Fretting-corrosion between 316L SS and PMMA: Influence of ionic strength, protein and electrochemical conditions on material wear. Application to orthopaedic implants

In biomedical field, fretting-corrosion between 316L SS femoral stem and bone cement is one of the significant causes of the hip prosthesis loosening. This article investigates wear by fretting-corrosion at the contact between 316L and PMMA. The influences of the ionic strength (NaCl solutions from 10−3 to 1 mol L−1), a model protein (albumin) and electrochemical conditions on contact behaviour are studied. At OCP (open circuit potential) conditions, the chlorides concentration, i.e. the ionic strength, increases the 316L wear; and albumin, concentration of 1 g L−1, does not play a significant role in total 316L wear. At cathodic applied potential E = −400 mV(SCE), a threshold concentration of 10−1 mol L−1 (NaCl solution), Cth, indicates two behaviours: a protective effect below Cth, and an additional anodic dissolution above Cth.
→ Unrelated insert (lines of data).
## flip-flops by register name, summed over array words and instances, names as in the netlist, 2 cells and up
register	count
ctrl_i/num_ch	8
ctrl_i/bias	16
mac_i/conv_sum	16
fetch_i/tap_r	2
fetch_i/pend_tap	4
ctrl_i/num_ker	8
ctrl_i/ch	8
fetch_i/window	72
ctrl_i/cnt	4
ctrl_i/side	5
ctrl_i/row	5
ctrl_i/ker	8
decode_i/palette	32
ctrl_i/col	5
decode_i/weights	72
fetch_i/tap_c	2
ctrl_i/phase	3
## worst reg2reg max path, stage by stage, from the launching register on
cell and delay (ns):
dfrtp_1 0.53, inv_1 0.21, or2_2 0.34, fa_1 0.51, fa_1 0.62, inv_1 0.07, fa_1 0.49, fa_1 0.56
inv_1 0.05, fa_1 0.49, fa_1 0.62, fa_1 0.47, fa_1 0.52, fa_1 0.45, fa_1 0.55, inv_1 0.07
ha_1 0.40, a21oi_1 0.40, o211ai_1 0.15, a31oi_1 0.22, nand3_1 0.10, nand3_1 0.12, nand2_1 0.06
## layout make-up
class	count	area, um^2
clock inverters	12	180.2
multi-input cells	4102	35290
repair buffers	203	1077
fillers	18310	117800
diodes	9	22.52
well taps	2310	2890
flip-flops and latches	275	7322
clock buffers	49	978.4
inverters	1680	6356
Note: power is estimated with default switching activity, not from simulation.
--- config.mk ---
export PLATFORM = sky130hd
export DESIGN_NAME = miss_queue
export DESIGN_NICKNAME = d
export VERILOG_FILES = /design/src/dcache_pkg.sv /design/src/mem_bus_pkg.sv /design/src/miss_queue.sv
export SDC_FILE = /design/constraint.sdc
export NUM_CORES = 1
export LEC_CHECK = 0
export ABC_CLOCK_PERIOD_IN_PS = 8900
export BUFFER_PORTS_ARGS = -buffer_cell sky130_fd_sc_hd__buf_2
export CORE_MARGIN = 2
export CORE_UTILIZATION = 25
export CTS_CLUSTER_DIAMETER = 30
export DETAILED_ROUTE_END_ITERATION = 16
export SYNTH_ARGS = -nofsm -noshare
export SYNTH_HDL_FRONTEND = slang
export SYNTH_SLANG_ARGS = --single-unit
--- constraint.sdc ---
create_clock -name clock -period 8.9 [get_ports clock]
set_clock_uncertainty 0.05 [all_clocks]
set_input_delay 1.78 -clock clock [delete_from_list [all_inputs] [get_ports clock]]
set_output_delay 1.78 -clock clock [all_outputs]
set_load 0.02 [all_outputs]
===== src/hw/issue_pkg.sv =====
/*
 * Shared types for the integer issue and read-operands stage.
 * Integer registers only; register 0 is hardwired to zero.
 * Enum encodings are fixed here and must match the decoder.
 */
package issue_pkg;

    // ------------------------------------------------------------------------
    // widths
    // ------------------------------------------------------------------------
    localparam int unsigned XLEN          = 32;
    localparam int unsigned REG_ADDR_SIZE = 5;
    localparam int unsigned NR_REGS       = 32;
    localparam int unsigned TRANS_ID_BITS = 3;

    typedef logic [REG_ADDR_SIZE-1:0] reg_addr_t;
    typedef logic [XLEN-1:0]          xlen_t;

    // target functional unit, NONE means nothing to issue
    typedef enum logic [2:0] {
        NONE, ALU, CTRL_FLOW, LOAD, STORE, CSR
    } fu_t;

    // operation carried to the unit
    typedef enum logic [3:0] {
        ADD, SUB, AND_OP, OR_OP, BEQ, JAL, LW, SW, CSRRW
    } fu_op_t;

    // ------------------------------------------------------------------------
    // structs
    // ------------------------------------------------------------------------
    // one decoded instruction from the scoreboard
    typedef struct packed {
        fu_t                      fu;
        fu_op_t                   op;
        reg_addr_t                rs1;
        reg_addr_t                rs2;
        reg_addr_t                rd;
        xlen_t                    result;    // immediate
        logic                     use_imm;
        logic                     use_pc;
        logic                     use_zimm;
        xlen_t                    pc;
        logic [TRANS_ID_BITS-1:0] trans_id;
        logic                     ex_valid;  // exception already raised
    } issue_entry_t;

    // operands toward execute
    typedef struct packed {
        fu_t                      fu;
        fu_op_t                   op;
        xlen_t                    operand_a;
        xlen_t                    operand_b;
        xlen_t                    imm;
        logic [TRANS_ID_BITS-1:0] trans_id;
    } fu_data_t;

    // one write-back port from commit
    typedef struct packed {
        logic      we;
        reg_addr_t waddr;
        xlen_t     wdata;
    } commit_port_t;

endpackage


===== src/hw/issue_hazard_check.sv =====
/*
 * Hazard checker of the issue stage, purely combinational.
 * A source clobbered by CSR is never forwarded and stalls the entry.
 * Exception entries and NONE entries are acknowledged without checks.
 */
module issue_hazard_check #(
    parameter int unsigned NR_COMMIT_PORTS = 2
) (
    input  issue_pkg::issue_entry_t                        issue_instr_i,
    input  logic                                           issue_valid_i,
    input  issue_pkg::fu_t [issue_pkg::NR_REGS-1:0]        rd_clobber_i,
    input  logic                                           rs1_valid_i,
    input  logic                                           rs2_valid_i,
    input  logic                                           flu_ready_i,
    input  logic                                           lsu_ready_i,
    input  issue_pkg::commit_port_t [NR_COMMIT_PORTS-1:0]  commit_i,
    output issue_pkg::reg_addr_t                           rs1_o,
    output issue_pkg::reg_addr_t                           rs2_o,
    output logic                                           forward_rs1_o,
    output logic                                           forward_rs2_o,
    output logic                                           issue_ack_o
);
    import issue_pkg::*;

    logic fu_busy;
    logic stall;

    // scoreboard lookup uses the source indices as they are
    assign rs1_o = issue_instr_i.rs1;
    assign rs2_o = issue_instr_i.rs2;

    // busy flag of the unit this entry targets
    always_comb begin
        case (issue_instr_i.fu)
            ALU, CTRL_FLOW, CSR: fu_busy = ~flu_ready_i;
            LOAD, STORE:         fu_busy = ~lsu_ready_i;
            default:             fu_busy = 1'b0;
        endcase
    end

    // ------------------------------------------------------------------------
    // source operands: forward when ready, else stall
    // ------------------------------------------------------------------------
    always_comb begin
        stall         = 1'b0;
        forward_rs1_o = 1'b0;
        forward_rs2_o = 1'b0;
        // zimm in rs1 is an immediate, no dependency
        if (!issue_instr_i.use_zimm && rd_clobber_i[issue_instr_i.rs1] != NONE) begin
            // CSR results only come back through the register file
            if (rs1_valid_i && rd_clobber_i[issue_instr_i.rs1] != CSR) begin
                forward_rs1_o = 1'b1;
            end else begin
                stall = 1'b1;
            end
        end
        if (rd_clobber_i[issue_instr_i.rs2] != NONE) begin
            if (rs2_valid_i && rd_clobber_i[issue_instr_i.rs2] != CSR) begin
                forward_rs2_o = 1'b1;
            end else begin
                stall = 1'b1;
            end
        end
    end

    // ------------------------------------------------------------------------
    // acknowledge
    // ------------------------------------------------------------------------
    always_comb begin
        issue_ack_o = 1'b0;
        if (issue_valid_i) begin
            if (!stall && !fu_busy) begin
                // WAW check: rd free, or freed by a commit this very cycle
                if (rd_clobber_i[issue_instr_i.rd] == NONE) begin
                    issue_ack_o = 1'b1;
                end
                for (int unsigned i = 0; i < NR_COMMIT_PORTS; i++) begin
                    if (commit_i[i].we && commit_i[i].waddr == issue_instr_i.rd) begin
                        issue_ack_o = 1'b1;
                    end
                end
            end
            // nothing to execute, let it pass
            if (issue_instr_i.ex_valid || issue_instr_i.fu == NONE) begin
                issue_ack_o = 1'b1;
            end
        end
    end

    // an undefined unit code would be acked and then reach no unit
    always_comb begin
        a_valid_fu_legal: assert (!issue_valid_i ||
                                  issue_instr_i.fu inside {NONE, ALU, CTRL_FLOW, LOAD, STORE, CSR})
            else $error("valid entry targets an undefined unit");
    end

endmodule
--- src/barrel_config.svh ---
`ifndef BARREL_CONFIG_SVH
`define BARREL_CONFIG_SVH

// ------------------------------
// Core sizing
// ------------------------------

// Hardware threads sharing the pipe, six or more
`define CORE_THREADS 8

// Word address widths of the two memories
`define IMEM_AW 10
`define DMEM_AW 10

// Thread t starts at t * stride (bytes)
`define PC_STRIDE 'h100

`endif

--- src/rv_pkg.sv ---
`include "barrel_config.svh"

package rv_pkg;

  // ------------------------------
  // Vector types
  // ------------------------------
  typedef logic [31:0] word_t;
  typedef logic [4:0] reg_addr_t;
  typedef logic [$clog2(`CORE_THREADS)-1:0] thread_t;
  typedef logic [`IMEM_AW-1:0] imem_addr_t;
  typedef logic [`DMEM_AW-1:0] dmem_addr_t;

  // ------------------------------
  // Decoded selects
  // ------------------------------

  // RV32I major opcodes kept by this core
  typedef enum logic [6:0] {
    OPC_OP     = 7'b0110011,
    OPC_OP_IMM = 7'b0010011,
    OPC_LUI    = 7'b0110111,
    OPC_AUIPC  = 7'b0010111,
    OPC_BRANCH = 7'b1100011,
    OPC_JAL    = 7'b1101111,
    OPC_JALR   = 7'b1100111,
    OPC_LOAD   = 7'b0000011,
    OPC_STORE  = 7'b0100011
  } opcode_e;

  // ALU functions, PASS2 forwards operand 2 for LUI
  typedef enum logic [3:0] {
    ALU_ADD,
    ALU_SUB,
    ALU_AND,
    ALU_OR,
    ALU_XOR,
    ALU_SLT,
    ALU_SLTU,
    ALU_SLL,
    ALU_SRL,
    ALU_SRA,
    ALU_PASS2
  } alu_op_e;

  // Writeback source
  typedef enum logic [1:0] {
    WB_ALU = 2'd0,
    WB_MEM = 2'd1,
    WB_PC4 = 2'd2
  } wb_sel_e;

endpackage
==> src/source/lsu_macros.svh <==
`ifndef LSU_MACROS_SVH
`define LSU_MACROS_SVH

// --------------------
// Datapath widths
// --------------------
`define LSU_XLEN        32
`define LSU_IMM_W       12

// --------------------
// Local memory
// --------------------
`define LSU_ADDR_W      12    // Byte address
`define LSU_DMEM_WORDS  1024  // Must cover LSU_ADDR_W

`endif

==> src/source/lsu_op_pkg.sv <==
`include "lsu_macros.svh"

package lsu_op_pkg;

  typedef enum logic [1:0] {
    SIZE_B = 2'd0,
    SIZE_H = 2'd1,
    SIZE_W = 2'd2
  } size_t;

  typedef enum logic {
    SIGN_U = 1'b0,
    SIGN_S = 1'b1
  } sign_t;

  typedef logic [4:0] reg_idx_t;

  // Decoded load/store control
  typedef struct packed {
    size_t size;
    sign_t sign;
    logic  is_load;
    logic  is_store;
  } pipe_ctrl_t;

  // Operation as it leaves the issue stage
  typedef struct packed {
    pipe_ctrl_t              ctrl;
    logic [`LSU_XLEN-1:0]    base;
    logic [`LSU_IMM_W-1:0]   imm;
    logic [`LSU_XLEN-1:0]    st_data;
    reg_idx_t                rd;
  } issue_t;

endpackage

==> src/source/lsu_mem_pkg.sv <==
`include "lsu_macros.svh"

package lsu_mem_pkg;

  localparam int BYTES    = `LSU_XLEN / 8;
  localparam int OFFSET_W = $clog2(BYTES);

  typedef logic [`LSU_ADDR_W-OFFSET_W-1:0] word_addr_t;
  typedef logic [OFFSET_W-1:0]             offset_t;
  typedef logic [BYTES-1:0]                byte_en_t;

  typedef enum logic [1:0] {
    EXC_NONE        = 2'd0,
    EXC_LD_MISALIGN = 2'd1,
    EXC_ST_MISALIGN = 2'd2
  } except_t;

  // EX1 result, one word access
  typedef struct packed {
    word_addr_t              word_addr;
    offset_t                 offset;
    byte_en_t                byte_en;
    logic [`LSU_XLEN-1:0]    wdata;     // Already in its byte lanes
    lsu_op_pkg::pipe_ctrl_t  ctrl;
    lsu_op_pkg::reg_idx_t    rd;
    except_t                 except;
  } mem_req_t;

  typedef struct packed {
    logic                    rd_valid;
    lsu_op_pkg::reg_idx_t    rd;
    logic [`LSU_XLEN-1:0]    data;
    logic                    is_store;
    except_t                 except;
  } wb_t;

endpackage

==> src/source/lsu_agen.sv <==
`include "lsu_macros.svh"

module lsu_agen (
  input  lsu_op_pkg::issue_t    i_issue,
  output lsu_mem_pkg::mem_req_t o_req
);

  import lsu_op_pkg::*;
  import lsu_mem_pkg::*;

  logic [`LSU_XLEN-1:0] w_imm_sext;
  logic [`LSU_XLEN-1:0] w_vaddr;
  offset_t              w_offset;
  logic                 w_misalign;
  byte_en_t             w_size_mask;

  // --------------------
  // Address
  // --------------------
  assign w_imm_sext = {{(`LSU_XLEN-`LSU_IMM_W){i_issue.imm[`LSU_IMM_W-1]}}, i_issue.imm};
  assign w_vaddr    = i_issue.base + w_imm_sext;
  assign w_offset   = w_vaddr[OFFSET_W-1:0];

  always_comb begin
    case (i_issue.ctrl.size)
      SIZE_B: begin
        w_misalign  = 1'b0;
        w_size_mask = byte_en_t'(1);
      end
      SIZE_H: begin
        w_misalign  = w_offset[0];
        w_size_mask = byte_en_t'(3);
      end
      SIZE_W: begin
        w_misalign  = (w_offset != '0);
        w_size_mask = '1;
      end
      default: begin
        w_misalign  = 1'b1;  // Undefined size never reaches RAM
        w_size_mask = '0;
      end
    endcase
  end

  // --------------------
  // Request
  // --------------------
  always_comb begin
    o_req.word_addr = w_vaddr[`LSU_ADDR_W-1:OFFSET_W];
    o_req.offset    = w_offset;
    o_req.byte_en   = i_issue.ctrl.is_store ? (w_size_mask << w_offset) : '0;
    o_req.wdata     = i_issue.st_data << {w_offset, 3'b000};
    o_req.ctrl      = i_issue.ctrl;
    o_req.rd        = i_issue.rd;

    if (!w_misalign) begin
      o_req.except = EXC_NONE;
    end else if (i_issue.ctrl.is_load) begin
      o_req.except = EXC_LD_MISALIGN;
    end else begin
      o_req.except = EXC_ST_MISALIGN;
    end
  end

endmodule

==> config.mk <==
export PLATFORM = sky130hd
export DESIGN_NAME = lsu_agen
export DESIGN_NICKNAME = d
export VERILOG_FILES = /design/src/source/lsu_op_pkg.sv /design/src/source/lsu_mem_pkg.sv /design/src/source/lsu_agen.sv
export VERILOG_INCLUDE_DIRS = /design/src /design/src/source
export SDC_FILE = /design/constraint.sdc
export NUM_CORES = 1
export LEC_CHECK = 0
export ABC_AREA = 1
export BUFFER_PORTS_ARGS = -buffer_cell sky130_fd_sc_hd__buf_4
export CORE_ASPECT_RATIO = 0.7
export CORE_MARGIN = 5
export CORE_UTILIZATION = 34
export DETAILED_ROUTE_END_ITERATION = 12
export PLACE_DENSITY = 0.82
export SLEW_MARGIN = 30
export SYNTH_ARGS = -nofsm -noshare
export SYNTH_HDL_FRONTEND = slang
export SYNTH_SLANG_ARGS = --single-unit
==> constraint.sdc <==
create_clock -name vclk -period 1.2
set_input_delay 0.06 -clock vclk [all_inputs]
set_output_delay 0.06 -clock vclk [all_outputs]
set_load 0.03 [all_outputs]
Yosys cells after proc, flatten, opt, wreduce, memory -nomap -nowiden
Cells that the tools add are included.

$add $sub $neg: 1. Equality and inequality tests: 2. Shifts and indexed selects: 2. Multiplexer cells: 5. Reductions and logical operators: 2.

Operator list (count): << shifter 32 x 5 -> 32 bit (1); adder 12 bit (1); one-hot mux 4 bit (3 select lines) (1); two-way mux 2 bit (2); two-way mux 4 bit (1); << shifter 4 x 2 -> 4 bit (1); one-hot mux 1 bit (3 select lines) (1); equality test 2 x 1 -> 1 bit (second input constant) (1); equality test 2 bit (second input constant) (1); zero test 2 bit (1); nonzero test 2 bit (1).

Flip-flop bits (word level): 0. Bits of input ports: 86. Output and inout bits: 60. Logic and storage cells: 12.

Logic depth before layout (Yosys ltp)
Gate-level depths: netlist (run 1).

Depth after elaboration: 4. Depth in mapped cells: 9. Gate-level depth less buffers: 9.

Worst setup path after synthesis (run 1)
Ideal clock, no wire load.

Path type: in2out. Start: input port i_issue[37] (netlist bit). End: output port o_req[44] (netlist bit). Arrival time: 1946 ps. Required time: 1140 ps. Path slack: -806 ps. Stages on the path: 6. Path buffers: 1. Path through: ha_1 -> fa_1 -> buf_4 -> inv_2 -> nand2_1 -> nor3_1.

RTL lines: start: declaration (line lsu_agen.sv:4) `input lsu_op_pkg::issue_t i_issue,`; end: declaration (line lsu_agen.sv:5) `output lsu_mem_pkg::mem_req_t o_req`.

==> results.json, run 1 <==
{
  "status": "complete, but fails checks",
  "violations": "setup timing",
  "wire_per_inst_um": 20.1,
  "worstSetupEndpointType": "output port",
  "max_stage_delay_ps": 650,
  "ys_warn_count": 0,
  "critical_path_arrival_ps": 1620,
  "drt_iter0_drc": 106,
  "synth_cell_types": 27,
  "pwr-share-comb_pct": 100.0,
  "p_total_uw": 3090,
  "drive_gt1_share_pct": 71.0,
  "use_met2_pct": 46.4,
  "avgViaCountPerCell": 5.64,
  "maxSlewHeadroom_pct": 67.3,
  "yosysMostFrequentCell": "nand2_1",
  "busiest_layer": "met2",
  "fillers": 173,
  "period_minus_slack_ps": 1680,
  "start_util_pct": 35.3,
  "routed_wl_um": 8810,
  "postLayoutCellArea_um2": 3480,
  "design.seq.count": 0,
  "final_nets": 490,
  "irDropWorstVdd_mv": 0.579,
  "syn_area_um2": 1390,
  "setup_ws_ps": -476,
  "p_seq_share_pct": 0,
  "hold_path.class": "in2out",
  "fin_crit_sh_pct": 140,
  "place.port_buffers": 114,
  "swShare_pct": 56.1,
  "place_area_um2": 2770,
  "crit_slowest_cell": "fa_2",
  "regArea_um2": 0,
  "firstDrtPassIters": 4,
  "die_y_um": 63.4,
  "p_sw_uw": 1730,
  "yosysTopAreaCellShare_pct": 19.0,
  "fmax_mhz": 596,
  "io_pins": 146,
  "n_clock_buffer": 0,
  "ant_nets": 0,
  "hold_viol": 0,
  "p_leak_uw": 0.00166,
  "path_class": "in2out",
  "crit_chain": "buf_6 > ha_4 > fa_2 > buf_4 > inv_8 > o21ai_1 > o22ai_4 > buf_6",
  "synth_top_cell_by_area": "nand2_1",
  "p_clk_share_pct": 0,
  "worst_pin_slew_ps": 486,
  "grt_pass1_vias": 2356,
  "seq_area_frac_synth_pct": 0,
  "netlist_top_cells_area": "nand2_1 19%, ha_1 14%, nor2_1 10%",
  "syn2layout_area_growth_pct": 151,
  "stdcell_count": 438,
  "globalRouteOverflowTotal": 0,
  "dp_hpwl_um": 4930,
  "grt_setup_unrepaired": "true",
  "num_antenna_cells": 0,
  "p_int_uw": 1360,
  "synth_fp_nets": 356,
  "grt_pass1_wl_um": 11200,
  "setup_viol": 48,
  "syn_area_per_cell_um2": 5.46,
  "grt_max_degree": 22,
  "required_ps": 1140,
  "use_met3_pct": 3.91,
  "netlist_instances": 254,
  "vias": 2471,
  "use_met1_pct": 28.4,
  "finalMaxSlewViolations": 0,
  "utilization_pct": 88.8,
  "cp_max_fo": 10,
  "antenna_found_initial": 0,
  "crit_top_cell": "buf_6",
  "dp_cells": 435,
  "groute.usage.overall_pct": 24.6,
  "core_area_um2": 3920,
  "gp_congestion": 0.853,
  "design.die.area_um2": 5470,
  "p_per_area_nw_per_um2": 887,
  "maxCapViolCount": 0,
  "remaining_drc_errors": 0,
  "hold_slack_ps": 120,
  "synth_common_cells": "70 x nand2_1, 38 x nor2_1, 32 x inv_1",
  "die_w_um": 86.3,
  "num_rows": 19,
  "start_kind": "primary input"
}
## path summary, 6_finish.rpt
check / startpoint / to / slack [ps] / cells past startpoint
worst min-delay path: i_issue[3] / o_req[5] / 120 / 0
worst max-delay path: i_issue[37] / o_req[31] / -480 / 8
===== src/source/lsu_macros.svh =====
`ifndef LSU_MACROS_SVH
`define LSU_MACROS_SVH

// --------------------
// Datapath widths
// --------------------
`define LSU_XLEN        32
`define LSU_IMM_W       12

// --------------------
// Local memory
// --------------------
`define LSU_ADDR_W      12    // Byte address
`define LSU_DMEM_WORDS  1024  // Must cover LSU_ADDR_W

`endif


===== src/source/lsu_op_pkg.sv =====
`include "lsu_macros.svh"

package lsu_op_pkg;

  typedef enum logic [1:0] {
    SIZE_B = 2'd0,
    SIZE_H = 2'd1,
    SIZE_W = 2'd2
  } size_t;

  typedef enum logic {
    SIGN_U = 1'b0,
    SIGN_S = 1'b1
  } sign_t;

  typedef logic [4:0] reg_idx_t;

  // Decoded load/store control
  typedef struct packed {
    size_t size;
    sign_t sign;
    logic  is_load;
    logic  is_store;
  } pipe_ctrl_t;

  // Operation as it leaves the issue stage
  typedef struct packed {
    pipe_ctrl_t              ctrl;
    logic [`LSU_XLEN-1:0]    base;
    logic [`LSU_IMM_W-1:0]   imm;
    logic [`LSU_XLEN-1:0]    st_data;
    reg_idx_t                rd;
  } issue_t;

endpackage


===== src/source/lsu_mem_pkg.sv =====
`include "lsu_macros.svh"

package lsu_mem_pkg;

  localparam int BYTES    = `LSU_XLEN / 8;
  localparam int OFFSET_W = $clog2(BYTES);

  typedef logic [`LSU_ADDR_W-OFFSET_W-1:0] word_addr_t;
  typedef logic [OFFSET_W-1:0]             offset_t;
  typedef logic [BYTES-1:0]                byte_en_t;

  typedef enum logic [1:0] {
    EXC_NONE        = 2'd0,
    EXC_LD_MISALIGN = 2'd1,
    EXC_ST_MISALIGN = 2'd2
  } except_t;

  // EX1 result, one word access
  typedef struct packed {
    word_addr_t              word_addr;
    offset_t                 offset;
    byte_en_t                byte_en;
    logic [`LSU_XLEN-1:0]    wdata;     // Already in its byte lanes
    lsu_op_pkg::pipe_ctrl_t  ctrl;
    lsu_op_pkg::reg_idx_t    rd;
    except_t                 except;
  } mem_req_t;

  typedef struct packed {
    logic                    rd_valid;
    lsu_op_pkg::reg_idx_t    rd;
    logic [`LSU_XLEN-1:0]    data;
    logic                    is_store;
    except_t                 except;
  } wb_t;

endpackage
One might suggest that, beyond Cth, the passive layer is not efficient for protecting against the corrosion. At this potential, albumin reduces wear due to corrosion and amplifies mechanical wear induced by corrosion. Albumin seems to act as an anodic inhibitor. To determine the mechanisms of synergism, a “more cathodic” potential is applied, E = −800 mV(SCE), during fretting-corrosion experiments. Consequently, the corrosive wear can be neglected and the mechanical wear can be only measured.

► Fretting-corrosion of 316L against PMMA (model material for bone cement or bone).
► Study of the albumin effect on mechanical and corrosive wear.
► The ionic strength increases the wear.
► Albumin promotes the mechanical wear at applied potential.